======== Data supplied ========
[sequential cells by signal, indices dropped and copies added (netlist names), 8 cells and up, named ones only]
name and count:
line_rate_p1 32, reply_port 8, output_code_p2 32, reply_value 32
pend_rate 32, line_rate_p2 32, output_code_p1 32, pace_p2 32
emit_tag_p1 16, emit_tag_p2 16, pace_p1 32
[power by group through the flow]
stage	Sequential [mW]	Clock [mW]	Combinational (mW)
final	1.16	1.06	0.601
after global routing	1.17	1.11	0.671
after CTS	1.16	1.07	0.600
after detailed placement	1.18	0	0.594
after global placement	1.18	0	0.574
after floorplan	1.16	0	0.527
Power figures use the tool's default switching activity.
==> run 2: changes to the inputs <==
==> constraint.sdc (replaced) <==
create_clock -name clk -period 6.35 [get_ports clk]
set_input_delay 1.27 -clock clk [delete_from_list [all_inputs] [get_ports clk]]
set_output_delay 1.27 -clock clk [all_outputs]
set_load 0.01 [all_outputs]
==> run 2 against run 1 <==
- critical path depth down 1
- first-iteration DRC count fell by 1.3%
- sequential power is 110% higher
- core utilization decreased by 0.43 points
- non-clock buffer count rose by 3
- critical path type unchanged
`config.mk`:
```
export PLATFORM = sky130hd
export DESIGN_NAME = iac_addr_ctrl
export DESIGN_NICKNAME = d
export VERILOG_FILES = /design/src/pkg/iac_pkg.sv /design/src/iac_addr_ctrl.sv /design/src/iac_mstr.sv /design/src/iac_slv.sv
export VERILOG_INCLUDE_DIRS = /design/src /design/src/pkg
export SDC_FILE = /design/constraint.sdc
export NUM_CORES = 1
export LEC_CHECK = 0
export ABC_AREA = 1
export BUFFER_PORTS_ARGS = -buffer_cell sky130_fd_sc_hd__buf_2
export CORE_MARGIN = 1
export CORE_UTILIZATION = 50
export DETAILED_ROUTE_END_ITERATION = 16
export GPL_ROUTABILITY_DRIVEN = 1
export HOLD_SLACK_MARGIN = 0.03
export PLACE_DENSITY_LB_ADDON = 0.3
export REMOVE_ABC_BUFFERS = 1
export SYNTH_ARGS = -nofsm -noshare
export SYNTH_HDL_FRONTEND = slang
export SYNTH_HIERARCHICAL = 1
export SYNTH_SLANG_ARGS = --single-unit
```
`constraint.sdc`:
```
create_clock -name clk -period 4.8 [get_ports clk]
set_input_delay 0.96 -clock clk [delete_from_list [all_inputs] [get_ports clk]]
set_output_delay 0.96 -clock clk [all_outputs]
set_load 0.03 [all_outputs]
```
`src/pkg/iac_params.svh`:
```
// Offsets, field positions, reset values and timing counts of the address block
`ifndef IAC_PARAMS_SVH
`define IAC_PARAMS_SVH
// Register byte offsets
`define IAC_OFF_CTRL      12'h000
`define IAC_OFF_DEST      12'h004
`define IAC_OFF_OWN       12'h008
`define IAC_OFF_CMD       12'h010
`define IAC_OFF_MASK      12'h030
`define IAC_OFF_STAT      12'h034
`define IAC_OFF_STATE     12'h070
// Control register fields
`define IAC_CTL_ON        0
`define IAC_CTL_SWIDE     3
`define IAC_CTL_MWIDE     4
`define IAC_CTL_RSA       5
// Destination register fields
`define IAC_DST_MWIDE     12
`define IAC_DST_ALT       11
`define IAC_DST_BOS       10
// Command register field
`define IAC_CMD_RD        8
// Status and mask fields
`define IAC_IRQ_MATCH     2
`define IAC_IRQ_RDREQ     5
`define IAC_IRQ_ABORT     6
`define IAC_IRQ_DONE      9
// Reset values
`define IAC_RST_ADDR      10'h055
`define IAC_RST_RSA       1'b1
// Bus byte values
`define IAC_BCAST_BYTE    8'h00
`define IAC_SBYTE_BYTE    8'h01
`define IAC_HDR10_TAG     5'h1e
// Timing
`define IAC_CLK_NS        8
`define IAC_SCL_HALF_NS   32
`define IAC_SCL_HALF_CYC  ((`IAC_SCL_HALF_NS + `IAC_CLK_NS - 1) / `IAC_CLK_NS)
`endif

```
`src/pkg/iac_pkg.sv`:
```
// Types shared by the address control block
package iac_pkg;
  // APB request from the master
  typedef struct packed {
    logic        psel;
    logic        penable;
    logic        pwrite;
    logic [11:0] paddr;
    logic [31:0] pwdata;
  } iac_apb_req_t;
  // APB answer to the master
  typedef struct packed {
    logic [31:0] prdata;
    logic        pready;
    logic        pslverr;
  } iac_apb_rsp_t;
  // Bytes of one master frame, byte 0 first
  typedef struct packed {
    logic [1:0]  nbytes;
    logic [23:0] bytes;
  } iac_frame_t;
  // Master sequencer states
  typedef enum logic [2:0] {MS_IDLE, MS_STRT, MS_LOW, MS_HIGH, MS_STOP} iac_mst_state_t;
endpackage

```
`src/iac_addr_ctrl.sv`:
```
// Address control of the I2C block: APB registers, command decode, pins
//
// Notes on behaviour
// - Master wide bit selects 10- or 7-bit
// - Wide bit exists only with runtime update
// - Alt command bit enables bit-ten command
// - Bit ten chooses START byte or broadcast
// - Read after broadcast raises transmit abort
// - Broadcast mode holds until alt bit cleared or bit ten set
// - Target field addresses every 7- and 10-bit master transfer
// - Broadcast ignores the target field
// - Slave never answers its own master; simplex loopback
// - Slave matches own bits 6:0 in 7-bit
// - Own address writable only while disabled
// - Own change re-raises read request on enable
// - No repeat start: START byte, wide read abort
// - Slave wide select picks address format
`timescale 1ns/1ns
`include "iac_params.svh"
module iac_addr_ctrl #(
  parameter bit DYN_TAR = 1'b1,              // Runtime destination update option
  parameter int HALF    = `IAC_SCL_HALF_CYC  // SCL half period in clocks
) (
  // System
  input  wire logic                  clk,
  input  wire logic                  reset,
  // APB slave
  input  wire iac_pkg::iac_apb_req_t apb_req,
  output      iac_pkg::iac_apb_rsp_t apb_rsp,
  // Interrupt
  output      logic                  irq,
  // I2C pins, open drain
  input  wire logic                  scl_i,
  output      logic                  scl_o,
  output      logic                  scl_oe_n,
  input  wire logic                  sda_i,
  output      logic                  sda_o,
  output      logic                  sda_oe_n
);
  import iac_pkg::*;
  // Below three clocks the registered SDA would move with the SCL rise
  initial if (HALF < 3 || HALF > 20000) $error("iac_addr_ctrl: HALF out of range");

  // Control register
  logic       on;         // Interface enable
  logic       swide;      // Slave wide address select
  logic       mwide_ctl;  // Master wide bit, used without runtime update
  logic       rsa;        // Repeat start allowed
  // Destination register
  logic [9:0] dest;       // Target address field
  logic       bos;        // Broadcast or START byte
  logic       alt_cmd;    // Alternate command select
  logic       mwide_dst;  // Master wide select in destination
  // Own address and interrupt state
  logic [9:0] own;        // Own address field
  logic [9:0] stat;       // Unmasked status, sticky
  logic [9:0] mask;       // Interrupt mask
  logic       on_q;       // Enable, one clock late
  logic       rd_pend;    // Own changed while read request set
  logic [31:0] prdata;    // Registered read data
  logic        m_sda_oe_n, s_sda_oe_n, m_busy, m_done, s_match, s_rd;

  // Address compare used by every decoder
  function automatic logic is_reg(input logic [11:0] adr, input logic [11:0] off);
    return adr == off;
  endfunction
  // First byte of a 10-bit address
  function automatic logic [7:0] hdr10(input logic [1:0] hi, input logic rd);
    return {`IAC_HDR10_TAG, hi, rd};
  endfunction

  // APB decode
  wire [11:0] adr  = apb_req.paddr;
  wire [31:0] wd   = apb_req.pwdata;
  wire        acc  = apb_req.psel & apb_req.penable;
  wire        wr   = acc & apb_req.pwrite;
  wire        h_ctl = is_reg(adr, `IAC_OFF_CTRL);
  wire        h_dst = is_reg(adr, `IAC_OFF_DEST);
  wire        h_own = is_reg(adr, `IAC_OFF_OWN);
  wire        h_cmd = is_reg(adr, `IAC_OFF_CMD);
  wire        h_msk = is_reg(adr, `IAC_OFF_MASK);
  wire        h_sta = is_reg(adr, `IAC_OFF_STAT);
  wire        h_stt = is_reg(adr, `IAC_OFF_STATE);
  wire        hit  = h_ctl | h_dst | h_own | h_cmd | h_msk | h_sta | h_stt;
  wire        own_we = wr & h_own & ~on;
  assign apb_rsp.pready  = 1'b1;
  assign apb_rsp.pslverr = acc & ~hit;
  assign apb_rsp.prdata  = prdata;

  // Master addressing mode and command decode
  wire mwide  = DYN_TAR ? mwide_dst : mwide_ctl;
  wire bcast  = alt_cmd & ~bos;
  wire sbyte  = alt_cmd & bos;
  wire cmd_rd = wd[`IAC_CMD_RD];
  wire cmd_ok = wr & h_cmd & on & ~m_busy;
  wire ab_gc  = bcast & cmd_rd;
  wire ab_rs  = ~rsa & (sbyte | (~alt_cmd & mwide & cmd_rd));
  wire abort  = cmd_ok & (ab_gc | ab_rs);
  wire go     = cmd_ok & ~abort;
  iac_frame_t frame;
  // One byte for broadcast, START byte and 7-bit; two or three for 10-bit
  assign frame.nbytes = (alt_cmd | ~mwide) ? 2'd1 : (cmd_rd ? 2'd3 : 2'd2);
  assign frame.bytes  =
      bcast  ? {16'h0000, `IAC_BCAST_BYTE} :
      sbyte  ? {16'h0000, `IAC_SBYTE_BYTE} :
      ~mwide ? {16'h0000, dest[6:0], cmd_rd} :
               {hdr10(dest[9:8], 1'b1), dest[7:0], hdr10(dest[9:8], 1'b0)};

  // Events into the sticky status
  wire reload = on & ~on_q & rd_pend;
  wire [9:0] ev = (10'(abort) << `IAC_IRQ_ABORT)
                | (10'((s_match & s_rd) | reload) << `IAC_IRQ_RDREQ)
                | (10'(s_match & ~s_rd) << `IAC_IRQ_MATCH)
                | (10'(m_done) << `IAC_IRQ_DONE);
  wire [9:0] clr = (wr & h_sta) ? wd[9:0] : 10'h000;
  assign irq = |(stat & mask);

  // Read data words
  wire [31:0] w_ctl = (32'(on) << `IAC_CTL_ON) | (32'(swide) << `IAC_CTL_SWIDE)
                    | (32'(mwide_ctl) << `IAC_CTL_MWIDE) | (32'(rsa) << `IAC_CTL_RSA);
  wire [31:0] w_dst = (32'(mwide_dst) << `IAC_DST_MWIDE) | (32'(alt_cmd) << `IAC_DST_ALT)
                    | (32'(bos) << `IAC_DST_BOS) | {22'h00_0000, dest};
  wire [31:0] w_rd  = h_ctl ? w_ctl :
                      h_dst ? w_dst :
                      h_own ? {22'h00_0000, own} :
                      h_msk ? {22'h00_0000, mask} :
                      h_sta ? {22'h00_0000, stat} :
                      h_stt ? {30'h0000_0000, bcast, m_busy} : 32'h0000_0000;

  // Control register
  always_ff @(posedge clk or posedge reset) begin
    if (reset) begin
      on <= 1'b0; swide <= 1'b0; mwide_ctl <= 1'b0; rsa <= `IAC_RST_RSA;
    end else if (wr && h_ctl) begin
      on <= wd[`IAC_CTL_ON]; swide <= wd[`IAC_CTL_SWIDE];
      mwide_ctl <= wd[`IAC_CTL_MWIDE]; rsa <= wd[`IAC_CTL_RSA];
    end
  end

  // Destination register; the wide bit is absent without runtime update
  always_ff @(posedge clk or posedge reset) begin
    if (reset) begin
      dest <= `IAC_RST_ADDR; bos <= 1'b0; alt_cmd <= 1'b0; mwide_dst <= 1'b0;
    end else if (wr && h_dst) begin
      dest <= wd[9:0]; bos <= wd[`IAC_DST_BOS]; alt_cmd <= wd[`IAC_DST_ALT];
      mwide_dst <= DYN_TAR & wd[`IAC_DST_MWIDE];
    end
  end

  // Own address, held while the interface is enabled
  always_ff @(posedge clk or posedge reset) begin
    if (reset) begin
      own <= `IAC_RST_ADDR;
    end else if (own_we) begin
      own <= wd[9:0];
    end
  end

  // Status, mask and the read-request reload
  always_ff @(posedge clk or posedge reset) begin
    if (reset) begin
      stat <= '0; mask <= '0; on_q <= 1'b0; rd_pend <= 1'b0;
    end else begin
      stat <= (stat & ~clr) | ev;
      on_q <= on;
      if (wr && h_msk) mask <= wd[9:0];
      if (reload) rd_pend <= 1'b0;
      else if (own_we && wd[9:0] != own && stat[`IAC_IRQ_RDREQ]) rd_pend <= 1'b1;
    end
  end

  // Read data and pin enables from flip-flops
  always_ff @(posedge clk or posedge reset) begin
    if (reset) begin
      prdata <= '0; sda_oe_n <= 1'b1;
    end else begin
      if (apb_req.psel && !apb_req.penable) prdata <= w_rd;
      sda_oe_n <= m_sda_oe_n & s_sda_oe_n;
    end
  end
  assign scl_o = 1'b0;
  assign sda_o = 1'b0;

  // Master sequencer
  iac_mstr #(.HALF(HALF)) u_mstr (
    .clk      (clk),
    .reset    (reset),
    .go       (go),
    .frame    (frame),
    .busy     (m_busy),
    .done     (m_done),
    .scl_oe_n (scl_oe_n),
    .sda_oe_n (m_sda_oe_n)
  );

  // Slave matcher, blind while the master drives so it never answers itself
  wire s_en = on & ~m_busy;
  iac_slv u_slv (
    .clk      (clk),
    .reset    (reset),
    .scl_i    (scl_i),
    .sda_i    (sda_i),
    .own      (own),
    .swide    (swide),
    .enable   (s_en),
    .match    (s_match),
    .match_rd (s_rd),
    .sda_oe_n (s_sda_oe_n)
  );

  wire cmd_wr_on = wr & h_cmd & on & ~m_busy;
endmodule

```
`src/iac_mstr.sv`:
```
// Master sequencer: START, address bytes with released ACK slot, STOP
`timescale 1ns/1ns
module iac_mstr #(
  parameter int HALF = 4  // SCL half period in clocks
) (
  // System
  input  wire logic               clk,
  input  wire logic               reset,
  // Request
  input  wire logic               go,
  input  wire iac_pkg::iac_frame_t frame,
  output      logic               busy,
  output      logic               done,
  // Pins, open drain
  output      logic               scl_oe_n,
  output      logic               sda_oe_n
);
  import iac_pkg::*;
  // SDA moves a clock into the low phase and the pin register adds one more,
  // so a half period of two would let SDA change on the SCL rise
  initial if (HALF < 3 || HALF > 20000) $error("iac_mstr: HALF out of range");
  iac_mst_state_t   st;      // Sequencer state
  iac_frame_t       fr;      // Captured frame
  logic [15:0]      cnt;     // Phase timer
  logic [3:0]       bitn;    // Bit in byte, 8 is the ACK slot
  logic [1:0]       byten;   // Byte in frame
  wire  [15:0]      half = 16'(HALF);
  wire              t_end = cnt == half - 16'h0001;
  wire  [7:0]       cur = fr.bytes[8*byten +: 8];
  assign busy = st != MS_IDLE;
  // Sequencer; the bus is not read back, so no arbitration is done
  always_ff @(posedge clk or posedge reset) begin
    if (reset) begin
      st <= MS_IDLE; fr <= '0; cnt <= '0; bitn <= '0; byten <= '0;
      done <= 1'b0; scl_oe_n <= 1'b1; sda_oe_n <= 1'b1;
    end else begin
      done <= 1'b0;
      cnt  <= cnt + 16'h0001;
      case (st)
        MS_IDLE: begin
          cnt <= '0;
          if (go) begin
            // START: SDA falls while SCL is high
            fr <= frame; sda_oe_n <= 1'b0; st <= MS_STRT;
          end
        end
        MS_STRT: if (t_end) begin
          scl_oe_n <= 1'b0; bitn <= '0; byten <= '0; cnt <= '0; st <= MS_LOW;
        end
        MS_LOW: begin
          // Data changes only while SCL is low; ACK slot is released
          if (cnt == 16'h0000) sda_oe_n <= (bitn == 4'd8) ? 1'b1 : cur[3'(7 - bitn)];
          if (t_end) begin
            scl_oe_n <= 1'b1; cnt <= '0; st <= MS_HIGH;
          end
        end
        MS_HIGH: if (t_end) begin
          scl_oe_n <= 1'b0; cnt <= '0;
          if (bitn != 4'd8) begin
            bitn <= bitn + 4'd1; st <= MS_LOW;
          end else if (byten == fr.nbytes - 2'd1) begin
            st <= MS_STOP;
          end else begin
            bitn <= '0; byten <= byten + 2'd1; st <= MS_LOW;
          end
        end
        MS_STOP: begin
          // Low SDA, release SCL, then release SDA
          if (cnt == 16'h0000) sda_oe_n <= 1'b0;
          if (cnt == half) scl_oe_n <= 1'b1;
          if (cnt == 16'(2 * HALF)) begin
            sda_oe_n <= 1'b1; done <= 1'b1; st <= MS_IDLE;
          end
        end
        default: st <= MS_IDLE;
      endcase
    end
  end
endmodule

```
`src/iac_slv.sv`:
```
// Slave address matcher on sampled SCL and SDA, with address ACK
`timescale 1ns/1ns
`include "iac_params.svh"
module iac_slv (
  // System
  input  wire logic       clk,
  input  wire logic       reset,
  // Pins and settings
  input  wire logic       scl_i,
  input  wire logic       sda_i,
  input  wire logic [9:0] own,
  input  wire logic       swide,
  input  wire logic       enable,
  // Result
  output      logic       match,
  output      logic       match_rd,
  output      logic       sda_oe_n
);
  logic [1:0] scl_sy, sda_sy;  // Two-stage synchronisers
  logic       scl_q, sda_q;    // Previous synchronised values
  logic [6:0] shf;             // Shift register
  logic [3:0] bitn;            // Bits taken in this byte
  logic       active;          // Frame is still addressing
  logic       second;          // Next byte is the low 10-bit address
  logic       ten_ok;          // Addressed by full 10-bit write
  logic       ack_pend;        // Drive ACK at next SCL fall
  wire scl_s = scl_sy[1];
  wire sda_s = sda_sy[1];
  wire rise  = scl_s & ~scl_q;
  wire fall  = ~scl_s & scl_q;
  wire start = scl_s & scl_q & sda_q & ~sda_s;
  wire stop  = scl_s & scl_q & ~sda_q & sda_s;
  wire [7:0] b = {shf, sda_s};
  wire last = rise & active & (bitn == 4'd7);
  // Byte checks: 7-bit on low seven bits, 10-bit header and low byte
  wire hit7  = ~swide & (b[7:1] == own[6:0]);
  wire hdr   = swide & (b[7:3] == `IAC_HDR10_TAG) & (b[2:1] == own[9:8]);
  wire hit_w = hdr & ~b[0];
  wire hit_r = hdr & b[0] & ten_ok;
  wire hit_l = b == own[7:0];
  // Synchronisers
  always_ff @(posedge clk or posedge reset) begin
    if (reset) begin
      scl_sy <= 2'b11; sda_sy <= 2'b11; scl_q <= 1'b1; sda_q <= 1'b1;
    end else begin
      scl_sy <= {scl_sy[0], scl_i}; sda_sy <= {sda_sy[0], sda_i};
      scl_q <= scl_s; sda_q <= sda_s;
    end
  end
  // Address phase tracking
  always_ff @(posedge clk or posedge reset) begin
    if (reset) begin
      shf <= '0; bitn <= '0; active <= 1'b0; second <= 1'b0; ten_ok <= 1'b0;
      ack_pend <= 1'b0; match <= 1'b0; match_rd <= 1'b0; sda_oe_n <= 1'b1;
    end else begin
      match <= 1'b0;
      if (!enable || stop) begin
        active <= 1'b0; second <= 1'b0; ten_ok <= 1'b0; ack_pend <= 1'b0; sda_oe_n <= 1'b1;
      end else if (start) begin
        active <= 1'b1; bitn <= '0; second <= 1'b0;
      end else begin
        if (rise && active) begin
          shf <= b[6:0];
          bitn <= (bitn == 4'd8) ? 4'd0 : bitn + 4'd1;
        end
        if (last) begin
          // Only a byte that matches is acknowledged
          if (second) begin
            ack_pend <= hit_l; match <= hit_l; ten_ok <= hit_l;
            match_rd <= 1'b0; active <= 1'b0;
          end else begin
            ack_pend <= hit7 | hit_w | hit_r;
            match    <= hit7 | hit_r;
            match_rd <= b[0];
            second   <= hit_w;
            active   <= hit_w;
          end
        end
        if (fall) begin
          sda_oe_n <= ~ack_pend; ack_pend <= 1'b0;
        end
      end
    end
  end
endmodule

```
==> impl_metrics.csv <==
group,metric,value,unit
clocking,clk_latency,0.42,ns
run_status,status,"completed",
synth,synth_flop_cell,"dfrtp_1",
worst_setup_path,r2r-start,"alt_cmd",
detailed_routing,routed_wl,17700,um
timing,fin_crit_sh,66.2,%
worst_setup_path,cp_num_buf_inv,4,
clocking,htreeDepth,4,
timing,max_freq,315,MHz
hold_path,whs_path_depth,0,
hold_path,min_path_type,"flop to flop",
pwr,peakVddDrop,258,uV
placed_design,dp_cells,1242,
global_route,grt_pass1_wl,29900,um
hold_path,hold_path_end,"u_slv/sda_sy[1]",
floorplanning,die_w,128,um
global_route,grt_use_total,23.7,%
timing,tns,0,ns
worst_setup_path,end_kind,"output port",
detailed_routing,final_antenna_net_count,0,
job,maxCapViolCount,0,
worst_setup_path,cp.arrival,2.22,ns
detailed_routing,highest_layer,"met5",
worst_setup_path,worstPathCellList,"buf_2 > nor2_4 > nand2_1 > inv_2 > nand2_4 > nor2_8 > inv_2 > nand4_1 > nor3_1 > buf_2",
timing,finalSetupViolCount,0,
timing,grt_setup_unrepaired,"false",
synth,synth.distinct_cells,49,
clocking,clk_pin_slew,0.06,ns
finish,seq_area,3550,um2
detailed_routing,vias,6489,
floorplanning,start_util,51.6,%
pwr,p_total,0.00280,W
worst_setup_path,path_delay_family,"simple AND/OR/NAND/NOR gates",
worst_setup_path,worstSetupPathType,"input port to output port",
finish,drive_above_1_share,19.3,%
global_route,antenna_found_initial,1,
worst_setup_path,cp.required,3.84,ns
detailed_routing,route.detailed.drc,0,
clocking,cts.sinks,141,
finish,layout.cells.non_filler,1274,
clocking,cts_buffers,17,
floorplanning,chipHeight,128,um
detailed_routing,initialDrtViolationCount,521,
synth,ys_seq_area_share,45.0,%
timing,drv_slew,0,
global_route,grt_max_degree,60,
synth,avgSynthCellArea,7.93,um2
synth,yosysTopAreaCellShare,38.6,%
clocking,cts_setup_buffers,0,
worst_setup_path,cpPeakStageDelay,0.22,ns
synth,ys_warn_count,6,
worst_setup_path,cpMaxStageDelayCell,"nor2_8",
finish,multi_input_area,3590,um2
timing,hold_violations,0,
finish,finalInstanceArea,8890,um2
synth,yosysTopAreaCell,"dfrtp_1",
clocking,cts_root_buf,"clkbuf_16",
timing,holdWs,0.355,ns
clocking,clock_path_buffers,2,
worst_setup_path,cp-start-kind,"input port",
finish,syn_to_final_growth,12.5,%
floorplanning,num_rows,45,
floorplanning,pin_count,90,
detailed_routing,routedWlPerCell,13.9,um
detailed_routing,drt-met1-wl,8220,um
detailed_routing,routed-wl-met2,8070,um
placed_design,portBuffers,48,
synth,synth-async-reset-ratio,100,%
placed_design,place_congestion,0.918,
synth,synthCells,996,
floorplanning,die_area,16300,um2
timing,fin_worst_skew,0.00960,ns
synth,synth.ff_latch_count,141,
pwr,powerDensity,315,nW/um2
worst_setup_path,ff2ff_path_depth,8,
placed_design,post-dp-hpwl,12700,um
detailed_routing,drtPass1Iterations,6,
synth,synthTopCellsByArea,"dfrtp_1 39%, nand2_1 12%, dfstp_2 6.3%",
worst_setup_path,crit_path_max_fanout,14,
floorplanning,coreArea,15300,um2
finish,insertedDiodeCount,0,
synth,synth_edf_count,0,
detailed_routing,viasPerCell,5.09,
clocking,cts_tree,"built",
finish,nFillCells,1417,
hold_path,min-delay-start,"u_slv/sda_sy[0]",
timing,period_needed,3.18,ns
clocking,cts_resized,0,
synth,netlist_area,7900,um2
timing,worstMarginPinSlew,0.910,ns
worst_setup_path,r2r_end,"u_mstr/fr[7]",
clocking,ctsHoldBuffers,0,
worst_setup_path,rrSetupSlack,1.98,ns
global_route,grt-ovfl-total,0,
worst_setup_path,startpoint,"apb_req[33]",
timing,max-slew-margin-rel,39.2,%
finish,fin_nets,1107,
placed_design,place_area,8220,um2
pwr,leakagePower,4.59,nW
global_route,grt_pass1_vias,6218,
detailed_routing,wl_met3,1090,um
========
Only lines of the data holding the word "pslverr" go in the answer. Please copy each of them.

    logic        pslverr;
  assign apb_rsp.pslverr = acc & ~hit;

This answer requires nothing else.